Yesterday, My another friend Jayson was phone me.He try to let me happy and laught. Thank you so much....very very very thank. You let me have a nice sleep =)
I'm a reluctant to tell other people what my feel, cause I scare....so I don't tell to my friend what happed to me.But today and yesterday I did not....Gabriel Lay is right.Don't hurt yourself.Just say it to your friend ,don't be shy or scare.
I want to know what I did wrong? I know she was lie me about the post....I did not told my classmate unless Kate.Why she was know why I cried for it?...But belive her it will pass.
Actually I not cried for it only, I cried for why the people always hurt me, I did not hurt any people...I did not does anythings.Why?Why all of you like to bully me or hurt me..I feel can't breathe you know...
WHY MUST DID LIKE IT?
IS I DO ANYTHING WAS FAULT TO YOU?
It was impossible...
I scare to hurt another people, I scare to hurt my friends, so I always keep quite...don't want talk too much.
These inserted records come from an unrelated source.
[src/sv/mpq_pkg.sv]
// Package with the transfer payload types and command and status codes of the priority queue.
package mpq_pkg;

  localparam logic CMD_PUSH = 1'b0;
  localparam logic CMD_POP  = 1'b1;

  localparam logic [1:0] STATUS_OK    = 2'd0;
  localparam logic [1:0] STATUS_EMPTY = 2'd1;
  localparam logic [1:0] STATUS_FULL  = 2'd2;

  localparam int unsigned COUNT_W = 5;

  typedef struct packed {
    logic               cmd;
    logic        [15:0] tag;
    logic signed [15:0] priority_req;
  } in_t;

  typedef struct packed {
    logic        [1:0]         status;
    logic        [COUNT_W-1:0] count;
    logic                      top_valid;
    logic        [15:0]        top_tag;
    logic signed [15:0]        top_priority;
  } out_t;

  typedef struct packed {
    logic        [15:0] tag;
    logic signed [15:0] prio;
  } entry_t;

  typedef struct packed {
    logic load;
    logic commit;
  } dp_cmd_t;

endpackage

[src/sv/mpq_datapath.sv]
// Datapath of the priority queue: request register, sorted cell chain, count and result register.
module mpq_datapath import mpq_pkg::*; #(
  parameter int unsigned CAPACITY = 16
) (
  input  logic    clk_i,
  input  logic    rst_ni,
  input  dp_cmd_t cmd_i,
  input  in_t     in_data_i,
  output out_t    out_data_o
);

  localparam int unsigned CNT_W = $clog2(CAPACITY + 1);

  in_t              req_q;
  out_t             out_q;
  out_t             out_d;
  logic [CNT_W-1:0] count_q;
  logic [CNT_W-1:0] count_d;
  entry_t           cells_q [CAPACITY];
  entry_t           cells_d [CAPACITY];
  logic             keep    [CAPACITY];
  entry_t           new_entry;
  logic             full;
  logic             empty;
  logic             do_push;
  logic             do_pop;

  assign new_entry = '{tag: req_q.tag, prio: req_q.priority_req};
  assign full      = (count_q == CNT_W'(CAPACITY));
  assign empty     = (count_q == '0);
  assign do_push   = (req_q.cmd == CMD_PUSH) && !full;
  assign do_pop    = (req_q.cmd == CMD_POP) && !empty;

  // Cells are held in descending priority, earlier insertions first among equals.
  for (genvar i = 0; i < CAPACITY; i++) begin : g_cell
    assign keep[i] = (CNT_W'(i) < count_q) && (cells_q[i].prio >= req_q.priority_req);

    if (i == 0) begin : g_head
      always_comb begin
        if (do_pop) begin
          cells_d[i] = (CAPACITY > 1) ? cells_q[(CAPACITY > 1) ? 1 : 0] : cells_q[i];
        end else if (keep[i]) begin
          cells_d[i] = cells_q[i];
        end else begin
          cells_d[i] = new_entry;
        end
      end
    end else begin : g_body
      always_comb begin
        if (do_pop) begin
          cells_d[i] = (i < CAPACITY - 1) ? cells_q[(i < CAPACITY - 1) ? i + 1 : i] : cells_q[i];
        end else if (keep[i]) begin
          cells_d[i] = cells_q[i];
        end else if (keep[i-1]) begin
          cells_d[i] = new_entry;
        end else begin
          cells_d[i] = cells_q[i-1];
        end
      end
    end

    always_ff @(posedge clk_i) begin
      if (cmd_i.commit && (do_push || do_pop)) begin
        cells_q[i] <= cells_d[i];
      end
    end
  end

  always_comb begin
    count_d = count_q;
    if (do_push) begin
      count_d = count_q + CNT_W'(1);
    end else if (do_pop) begin
      count_d = count_q - CNT_W'(1);
    end
  end

  always_comb begin
    out_d        = '0;
    out_d.count  = COUNT_W'(count_d);
    if ((req_q.cmd == CMD_PUSH) && full) begin
      out_d.status = STATUS_FULL;
    end else if ((req_q.cmd == CMD_POP) && empty) begin
      out_d.status = STATUS_EMPTY;
    end else begin
      out_d.status = STATUS_OK;
    end
    if (count_d != '0) begin
      out_d.top_valid    = 1'b1;
      out_d.top_tag      = (do_push || do_pop) ? cells_d[0].tag : cells_q[0].tag;
      out_d.top_priority = (do_push || do_pop) ? cells_d[0].prio : cells_q[0].prio;
    end
  end

  always_ff @(posedge clk_i or negedge rst_ni) begin
    if (!rst_ni) begin
      count_q <= '0;
    end else if (cmd_i.commit) begin
      count_q <= count_d;
    end
  end

  always_ff @(posedge clk_i) begin
    if (cmd_i.load) begin
      req_q <= in_data_i;
    end
    if (cmd_i.commit) begin
      out_q <= out_d;
    end
  end

  assign out_data_o = out_q;

endmodule

[src/sv/mpq_ctrl.sv]
// Controller of the priority queue: input and output handshakes and sequencing of each command.
module mpq_ctrl import mpq_pkg::*; (
  input  logic    clk_i,
  input  logic    rst_ni,
  input  logic    in_valid_i,
  output logic    in_stall_o,
  output logic    out_valid_o,
  input  logic    out_stall_i,
  output dp_cmd_t cmd_o
);

  localparam logic ST_IDLE = 1'b0;
  localparam logic ST_EXEC = 1'b1;

  logic state_q;
  logic state_d;
  logic out_valid_q;
  logic out_valid_d;
  logic out_free;

  assign out_free   = !out_valid_q || !out_stall_i;
  assign in_stall_o = (state_q == ST_EXEC);

  always_comb begin
    state_d      = state_q;
    cmd_o.load   = 1'b0;
    cmd_o.commit = 1'b0;
    unique case (state_q)
      ST_IDLE: begin
        if (in_valid_i) begin
          cmd_o.load = 1'b1;
          state_d    = ST_EXEC;
        end
      end
      ST_EXEC: begin
        if (out_free) begin
          cmd_o.commit = 1'b1;
          state_d      = ST_IDLE;
        end
      end
      default: begin
        state_d = ST_IDLE;
      end
    endcase
  end

  always_comb begin
    out_valid_d = out_valid_q;
    if (cmd_o.commit) begin
      out_valid_d = 1'b1;
    end else if (!out_stall_i) begin
      out_valid_d = 1'b0;
    end
  end

  always_ff @(posedge clk_i or negedge rst_ni) begin
    if (!rst_ni) begin
      state_q     <= ST_IDLE;
      out_valid_q <= 1'b0;
    end else begin
      state_q     <= state_d;
      out_valid_q <= out_valid_d;
    end
  end

  assign out_valid_o = out_valid_q;

endmodule

[src/sv/max_priority_queue_top.sv]
// Top level of the bounded max-first priority queue.
// Each command transfer is handled in order: the command is captured first, then the
// sorted cell chain shifts and the result register is loaded once it is free to be loaded,
// so a new command is taken only after the previous one has completed. The chain keeps
// entries in descending priority with earlier insertions first among equals, so the top
// entry is always the head cell. A result waiting in the output register does not block
// the capture of the next command, only its completion.
module max_priority_queue_top import mpq_pkg::*; #(
  parameter int unsigned CAPACITY = 16
) (
  input  logic clk_i,
  input  logic rst_ni,
  input  logic in_valid_i,
  output logic in_stall_o,
  input  in_t  in_data_i,
  output logic out_valid_o,
  input  logic out_stall_i,
  output out_t out_data_o
);

  dp_cmd_t dp_cmd;

  mpq_ctrl u_ctrl (
    .clk_i       (clk_i),
    .rst_ni      (rst_ni),
    .in_valid_i  (in_valid_i),
    .in_stall_o  (in_stall_o),
    .out_valid_o (out_valid_o),
    .out_stall_i (out_stall_i),
    .cmd_o       (dp_cmd)
  );

  mpq_datapath #(
    .CAPACITY (CAPACITY)
  ) u_datapath (
    .clk_i      (clk_i),
    .rst_ni     (rst_ni),
    .cmd_i      (dp_cmd),
    .in_data_i  (in_data_i),
    .out_data_o (out_data_o)
  );

endmodule

[config.mk]
export PLATFORM = sky130hd
export DESIGN_NAME = max_priority_queue_top
export DESIGN_NICKNAME = d
export VERILOG_FILES = /design/src/sv/mpq_pkg.sv /design/src/sv/mpq_datapath.sv /design/src/sv/mpq_ctrl.sv /design/src/sv/max_priority_queue_top.sv
export SDC_FILE = /design/constraint.sdc
export NUM_CORES = 2
export LEC_CHECK = 0
export ABC_AREA = 1
export BUFFER_PORTS_ARGS = -buffer_cell sky130_fd_sc_hd__buf_2
export CORE_ASPECT_RATIO = 0.8
export CORE_MARGIN = 5
export CORE_UTILIZATION = 30
export DETAILED_ROUTE_END_ITERATION = 16
export PLACE_DENSITY = 0.54
export SYNTH_ARGS = -nofsm -noshare
export SYNTH_HDL_FRONTEND = slang
export SYNTH_HIERARCHICAL = 1
export SYNTH_SLANG_ARGS = --single-unit
[constraint.sdc]
create_clock -name clk_i -period 6.7 [get_ports clk_i]
set_input_delay 0.335 -clock clk_i [delete_from_list [all_inputs] [get_ports clk_i]]
set_output_delay 0.335 -clock clk_i [all_outputs]
set_load 0.01 [all_outputs]
Yosys cells after proc, flatten, opt, wreduce, memory -nomap -nowiden

Memory sizes are Yosys's and may differ from the RTL's.
Index checks and enable logic that the tools add are counted.

Memories kept: 1
Memory bits (read-only): 0
Bits of input ports: 37
Word-level logic and storage cells: 142
Flip-flop bits (word level): 80
Output and inout port bits: 42
Bits in writable memories: 512
Bits in latches: 0

Multiply operators: 0
Reduce and logical (&&, ||, !) cells: 29
Equality and inequality tests: 2
Divide/modulo/power cells: 0
Multiplexer cells: 63
Add/subtract/negate cells: 2
Bitwise logic cells: 2
Shifts and indexed selects: 0
$lt $le $gt $ge: 32

Memory list:

| name               | words | bits a word | read ports | clocked after memory_dff | wr ports | line               | source |
|---|---|---|---|---|---|---|---|
| u_datapath.cells_q | 16    | 32          | 16         | 0                        | 16       | mpq_datapath.sv:19 | `entry_t cells_q [CAPACITY];` |

Operators with widths:

| kind                                                                         | number |
|---|---|
| 32-bit 2-to-1 mux                                                            | 47 |
| 16-bit >= comparator                                                         | 16 |
| 4-bit by 5-bit less-than comparator with 1-bit output (first input constant) | 8 |
| 33-bit 2-to-1 mux                                                            | 1 |
| 16-bit 2-to-1 mux                                                            | 2 |
| 1-bit logical AND                                                            | 21 |
| 3-bit by 5-bit less-than comparator with 1-bit output (first input constant) | 4 |
| 1-bit by 5-bit less-than comparator with 1-bit output (first input constant) | 2 |
| 2-bit by 5-bit less-than comparator with 1-bit output (first input constant) | 2 |
| 1-bit 2-to-1 mux                                                             | 10 |
| 5-bit 2-to-1 mux                                                             | 2 |
| 5-bit by 1-bit adder with 5-bit output (second input constant)               | 1 |
| 5-bit equality test (second input constant)                                  | 1 |
| 5-bit logical NOT                                                            | 1 |
| 5-bit nonzero test                                                           | 1 |
| 5-bit by 1-bit subtractor with 5-bit output (second input constant)          | 1 |
| 1-bit logical NOT                                                            | 4 |
| 1-bit logical OR                                                             | 2 |
| 2-bit by 1-bit inequality test with 1-bit output (second input constant)     | 1 |
| 1-bit inverter                                                               | 2 |
| 1-bit case mux with 2 select lines                                           | 1 |

Longest topological paths before layout

Word-level depth: 7
Mapped depth: 18
Mapped depth without buffers: 17

By module

The synthesis kept the hierarchy.

Modules (own cells, without submodules):

| module       | area an instance (um^2) | cells each | sequential area each (um^2) | times used |
|---|---|---|---|---|
| mpq_datapath | 37409.6                 | 4624       | 17692.0                     | 1 |
| mpq_ctrl     | 90.1                    | 11         | 50.0                        | 1 |

Worst setup path before layout

OpenSTA, ideal clock, no wires.

Path kind: flip-flop to flip-flop
Start point: register u_datapath/new_entry[3] (netlist name)
End point: memory u_datapath/cells_q[1][224] (netlist name) (enable)
Clock period less this slack: 4.221 ns
Required time: 6.268 ns
Arrival: 3.789 ns
Cell stages (with the launch flop): 12
Setup time: 0.432 ns
Slack: 2.479 ns
Buffers on the path: 1
Cell sequence: edfxtp_1 > inv_1 > clkbuf_1 > ha_1 > a21oi_1 > o21ai_0 > nor3b_1 > o21ai_0 > nand2_1 > nand2_1 > nand3_1 > a21oi_1

RTL lines:

| item      | line |
|---|---|
| to (decl) | mpq_datapath.sv:19 |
I don't want to cry agian....God, please help me...
I feel don't want live on the world....
The people always hurt me, nobady know my feel. Nobady care my feel.
Although I know the trust, I olso can't stop my tears til now....
Cause I'm writing it blogger with my tears.....
Thank to my friends for thier attention....really thank, I can feel have people to care my feel ;)
Don't worry,I will be fine ...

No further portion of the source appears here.